RECORDS SHOWN>

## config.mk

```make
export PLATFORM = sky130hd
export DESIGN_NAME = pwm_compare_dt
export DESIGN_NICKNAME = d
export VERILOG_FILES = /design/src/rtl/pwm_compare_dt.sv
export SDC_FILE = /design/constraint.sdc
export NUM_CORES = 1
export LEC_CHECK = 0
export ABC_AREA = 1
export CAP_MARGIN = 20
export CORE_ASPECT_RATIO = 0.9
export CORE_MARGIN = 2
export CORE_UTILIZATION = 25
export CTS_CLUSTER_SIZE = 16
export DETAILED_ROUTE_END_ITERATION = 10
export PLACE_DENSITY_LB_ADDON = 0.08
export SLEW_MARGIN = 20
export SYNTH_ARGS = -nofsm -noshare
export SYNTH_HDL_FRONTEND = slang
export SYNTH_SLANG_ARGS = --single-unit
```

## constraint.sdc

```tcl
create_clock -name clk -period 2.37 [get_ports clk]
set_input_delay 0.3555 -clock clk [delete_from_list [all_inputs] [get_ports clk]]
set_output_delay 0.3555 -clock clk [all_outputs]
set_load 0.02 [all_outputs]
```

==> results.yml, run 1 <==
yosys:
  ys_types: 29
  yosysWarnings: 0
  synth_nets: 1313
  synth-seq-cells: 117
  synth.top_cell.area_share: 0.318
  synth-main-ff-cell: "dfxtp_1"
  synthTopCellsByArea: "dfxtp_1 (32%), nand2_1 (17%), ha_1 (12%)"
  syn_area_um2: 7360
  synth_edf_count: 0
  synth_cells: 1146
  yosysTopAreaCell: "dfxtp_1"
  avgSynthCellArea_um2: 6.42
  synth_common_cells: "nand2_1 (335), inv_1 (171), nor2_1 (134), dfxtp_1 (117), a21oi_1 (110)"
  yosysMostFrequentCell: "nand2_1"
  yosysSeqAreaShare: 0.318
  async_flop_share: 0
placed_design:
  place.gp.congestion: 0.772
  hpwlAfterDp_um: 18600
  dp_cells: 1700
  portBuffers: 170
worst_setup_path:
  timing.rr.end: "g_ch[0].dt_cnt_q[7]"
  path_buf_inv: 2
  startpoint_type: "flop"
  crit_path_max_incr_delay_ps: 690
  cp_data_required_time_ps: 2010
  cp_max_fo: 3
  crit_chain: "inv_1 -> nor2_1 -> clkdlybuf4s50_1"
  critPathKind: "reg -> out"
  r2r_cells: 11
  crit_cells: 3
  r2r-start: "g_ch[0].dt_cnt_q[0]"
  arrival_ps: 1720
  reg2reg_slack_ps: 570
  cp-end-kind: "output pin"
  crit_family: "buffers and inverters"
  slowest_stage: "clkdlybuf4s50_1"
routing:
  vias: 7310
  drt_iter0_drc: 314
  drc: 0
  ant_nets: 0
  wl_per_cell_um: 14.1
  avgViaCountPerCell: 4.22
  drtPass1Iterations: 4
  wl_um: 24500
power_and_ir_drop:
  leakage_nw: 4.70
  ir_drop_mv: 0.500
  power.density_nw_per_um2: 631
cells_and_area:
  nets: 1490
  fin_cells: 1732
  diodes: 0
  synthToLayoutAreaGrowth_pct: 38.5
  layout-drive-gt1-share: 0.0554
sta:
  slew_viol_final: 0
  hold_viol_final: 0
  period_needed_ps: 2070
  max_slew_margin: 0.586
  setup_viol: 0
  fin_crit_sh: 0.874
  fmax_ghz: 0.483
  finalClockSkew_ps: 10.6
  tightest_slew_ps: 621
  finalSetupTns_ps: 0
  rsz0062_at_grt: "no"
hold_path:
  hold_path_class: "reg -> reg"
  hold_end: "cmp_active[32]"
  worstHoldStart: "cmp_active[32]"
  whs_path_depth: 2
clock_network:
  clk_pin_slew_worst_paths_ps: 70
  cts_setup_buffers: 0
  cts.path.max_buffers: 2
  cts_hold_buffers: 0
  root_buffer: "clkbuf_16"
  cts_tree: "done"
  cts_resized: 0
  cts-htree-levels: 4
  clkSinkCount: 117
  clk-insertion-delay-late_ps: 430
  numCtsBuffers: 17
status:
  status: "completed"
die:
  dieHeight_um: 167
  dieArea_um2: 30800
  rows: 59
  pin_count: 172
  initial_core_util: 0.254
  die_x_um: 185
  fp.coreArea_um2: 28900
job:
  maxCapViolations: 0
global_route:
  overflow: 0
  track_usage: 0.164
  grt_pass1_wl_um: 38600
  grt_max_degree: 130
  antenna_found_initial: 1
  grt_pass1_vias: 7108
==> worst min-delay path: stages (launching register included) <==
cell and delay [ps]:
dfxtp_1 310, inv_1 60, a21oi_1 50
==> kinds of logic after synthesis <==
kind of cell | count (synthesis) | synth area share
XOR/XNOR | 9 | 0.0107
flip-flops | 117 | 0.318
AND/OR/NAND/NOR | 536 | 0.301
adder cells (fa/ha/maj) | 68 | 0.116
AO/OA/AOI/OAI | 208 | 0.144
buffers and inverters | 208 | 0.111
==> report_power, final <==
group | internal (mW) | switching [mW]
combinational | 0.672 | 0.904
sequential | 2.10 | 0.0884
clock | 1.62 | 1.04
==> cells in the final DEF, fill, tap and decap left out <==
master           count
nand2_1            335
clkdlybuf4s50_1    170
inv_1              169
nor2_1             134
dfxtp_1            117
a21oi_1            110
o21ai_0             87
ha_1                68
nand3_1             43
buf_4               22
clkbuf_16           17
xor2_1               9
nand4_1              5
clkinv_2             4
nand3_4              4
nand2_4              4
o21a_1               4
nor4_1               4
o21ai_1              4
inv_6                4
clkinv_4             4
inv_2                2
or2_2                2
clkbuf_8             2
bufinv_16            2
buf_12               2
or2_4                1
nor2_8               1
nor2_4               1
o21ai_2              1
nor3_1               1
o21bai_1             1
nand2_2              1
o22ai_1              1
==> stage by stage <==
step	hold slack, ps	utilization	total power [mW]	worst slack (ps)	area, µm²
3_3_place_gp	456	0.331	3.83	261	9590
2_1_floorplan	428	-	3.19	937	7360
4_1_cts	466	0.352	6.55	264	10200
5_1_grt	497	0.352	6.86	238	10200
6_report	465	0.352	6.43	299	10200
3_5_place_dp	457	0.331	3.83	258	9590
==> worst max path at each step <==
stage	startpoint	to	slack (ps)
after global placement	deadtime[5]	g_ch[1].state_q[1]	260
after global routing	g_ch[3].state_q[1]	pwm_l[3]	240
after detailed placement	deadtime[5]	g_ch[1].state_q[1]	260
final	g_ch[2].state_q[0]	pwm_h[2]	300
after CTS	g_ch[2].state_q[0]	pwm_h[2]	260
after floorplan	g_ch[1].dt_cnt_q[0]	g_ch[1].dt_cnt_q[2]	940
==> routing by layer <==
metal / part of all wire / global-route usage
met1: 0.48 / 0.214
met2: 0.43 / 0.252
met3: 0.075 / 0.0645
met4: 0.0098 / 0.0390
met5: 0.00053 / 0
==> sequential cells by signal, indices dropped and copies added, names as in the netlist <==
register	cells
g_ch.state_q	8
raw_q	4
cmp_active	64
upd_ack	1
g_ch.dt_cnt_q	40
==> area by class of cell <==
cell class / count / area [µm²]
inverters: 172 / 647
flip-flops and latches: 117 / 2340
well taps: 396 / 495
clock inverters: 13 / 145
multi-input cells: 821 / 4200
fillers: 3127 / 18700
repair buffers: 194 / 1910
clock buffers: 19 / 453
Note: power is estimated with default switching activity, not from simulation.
===== src/flat_wrapper.sv =====
// flat-port wrapper written by rule: the top's interface ports become plain ports
module dpr_ctrl_flat 
#(
  parameter int P            = 4,
  parameter int FEATURE_BITS = 4,
  parameter int ELEMENT_BITS = 8
)
  (sys_clk, reset_n, cfg_rows, cfg_cols, load_start, run_start, run_stall, busy, load_done, run_done, address_in, data_in, cs_in, we_in, address_out, cs_out, oe_out, out_valid, w_w_valid, w_w_data, w_w_ready);
  dpr_ctrl_if #(.ELEMENT_BITS(ELEMENT_BITS)) w_i ();
  input  logic sys_clk;
  input  logic reset_n;
  input  logic [FEATURE_BITS-1:0] cfg_rows;
  input  logic [FEATURE_BITS-1:0] cfg_cols;
  input  logic load_start;
  input  logic run_start;
  input  logic run_stall;
  output logic busy;
  output logic load_done;
  output logic run_done;
  output logic [2*FEATURE_BITS-1:0] address_in;
  output logic [ELEMENT_BITS-1:0] data_in;
  output logic [P-1:0] cs_in;
  output logic we_in;
  output logic [2*FEATURE_BITS-1:0] address_out;
  output logic [P-1:0] cs_out;
  output logic oe_out;
  output logic out_valid;
  input wire logic [$bits(w_i.w_valid)-1:0] w_w_valid;
  input wire logic [$bits(w_i.w_data)-1:0] w_w_data;
  output wire logic [$bits(w_i.w_ready)-1:0] w_w_ready;
  assign w_i.w_valid = w_w_valid;
  assign w_i.w_data = w_w_data;
  assign w_w_ready = w_i.w_ready;
  dpr_ctrl #(.P(P), .FEATURE_BITS(FEATURE_BITS), .ELEMENT_BITS(ELEMENT_BITS)) u_core (.sys_clk(sys_clk), .reset_n(reset_n), .cfg_rows(cfg_rows), .cfg_cols(cfg_cols), .load_start(load_start), .run_start(run_start), .run_stall(run_stall), .w(w_i), .busy(busy), .load_done(load_done), .run_done(run_done), .address_in(address_in), .data_in(data_in), .cs_in(cs_in), .we_in(we_in), .address_out(address_out), .cs_out(cs_out), .oe_out(oe_out), .out_valid(out_valid));
endmodule
[src/rtl/psum_ram.sv]
// Simple dual-port result RAM: one write port, one synchronous read-first read port.
module psum_ram #(
    parameter int unsigned PSUM_WIDTH = 16,
    parameter int unsigned ADDR_WIDTH = 4
) (
    input  logic                  clk,
    input  logic                  rst,
    input  logic                  we,
    input  logic [ADDR_WIDTH-1:0] wr_addr,
    input  logic [PSUM_WIDTH-1:0] wr_data,
    input  logic                  rd_en,
    input  logic [ADDR_WIDTH-1:0] rd_addr,
    output logic [PSUM_WIDTH-1:0] rd_data
);

    logic [PSUM_WIDTH-1:0] mem [0:(1<<ADDR_WIDTH)-1];

    always_ff @(posedge clk) begin
        if (we) begin
            mem[wr_addr] <= wr_data;
        end
    end

    // Output register kept apart from the array so the reset only touches rd_data.
    always_ff @(posedge clk) begin
        if (rst) begin
            rd_data <= '0;
        end else if (rd_en) begin
            rd_data <= mem[rd_addr];
        end
    end

endmodule

[src/rtl/psum_bram_writer.sv]
// Packs the systolic array's psum stream into a result RAM and flags completion.
// Optional `define PSUM_RELU_EN clamps negative psums to zero on the write path.
module psum_bram_writer
    import sa_pkg::*;
#(
    parameter int unsigned PSUM_WIDTH = PSUM_WIDTH_DEF,
    parameter int unsigned ADDR_WIDTH = 4,
    parameter int unsigned NUM_OUT    = NUM_OUT_DEF
) (
    input  logic                  clk,
    input  logic                  rst,
    input  logic                  start,
    input  logic                  valid_in,
    input  logic [PSUM_WIDTH-1:0] psum_in,
    input  logic                  rd_en,
    input  logic [ADDR_WIDTH-1:0] rd_addr,
    output logic [PSUM_WIDTH-1:0] rd_data,
    output logic                  rd_valid,
    output logic [ADDR_WIDTH:0]   wr_count,
    output logic                  busy,
    output logic                  done,
    output logic                  overflow
);

    if (NUM_OUT < 1 || NUM_OUT > (1 << ADDR_WIDTH)) begin : g_num_out_check
        $error("psum_bram_writer: NUM_OUT must be in 1..2**ADDR_WIDTH");
    end

    localparam logic [ADDR_WIDTH:0] NUM_OUT_C = (ADDR_WIDTH+1)'(NUM_OUT);

    state_t                state;
    logic                  we;
    logic [PSUM_WIDTH-1:0] wr_data;
    logic [ADDR_WIDTH:0]   wr_next;

    assign we      = (state == CAPTURE) && valid_in && !start;
    assign wr_next = wr_count + {{ADDR_WIDTH{1'b0}}, 1'b1};

    always_comb begin
        wr_data = psum_in;
`ifdef PSUM_RELU_EN
        if (psum_in[PSUM_WIDTH-1]) begin
            wr_data = '0;
        end
`endif
    end

    // start wins over valid_in in every state: the beat is dropped and overflow cleared.
    always_ff @(posedge clk) begin
        if (rst) begin
            state    <= IDLE;
            wr_count <= '0;
            busy     <= 1'b0;
            done     <= 1'b0;
            overflow <= 1'b0;
            rd_valid <= 1'b0;
        end else begin
            rd_valid <= rd_en;
            if (start) begin
                state    <= CAPTURE;
                wr_count <= '0;
                busy     <= 1'b1;
                done     <= 1'b0;
                overflow <= 1'b0;
            end else begin
                case (state)
                    CAPTURE: begin
                        if (valid_in) begin
                            wr_count <= wr_next;
                            if (wr_next == NUM_OUT_C) begin
                                state <= DONE;
                                busy  <= 1'b0;
                                done  <= 1'b1;
                            end
                        end
                    end
                    IDLE, DONE: begin
                        if (valid_in) begin
                            overflow <= 1'b1;
                        end
                    end
                    default: begin
                        state <= IDLE;
                        busy  <= 1'b0;
                        done  <= 1'b0;
                    end
                endcase
            end
        end
    end

    psum_ram #(
        .PSUM_WIDTH (PSUM_WIDTH),
        .ADDR_WIDTH (ADDR_WIDTH)
    ) u_ram (
        .clk     (clk),
        .rst     (rst),
        .we      (we),
        .wr_addr (wr_count[ADDR_WIDTH-1:0]),
        .wr_data (wr_data),
        .rd_en   (rd_en),
        .rd_addr (rd_addr),
        .rd_data (rd_data)
    );

endmodule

WORK TO BE COMPLETED> Write down how many lines of the data above carry the word "flip". Nothing else belongs in the answer.

SOLUTION BELOW> 2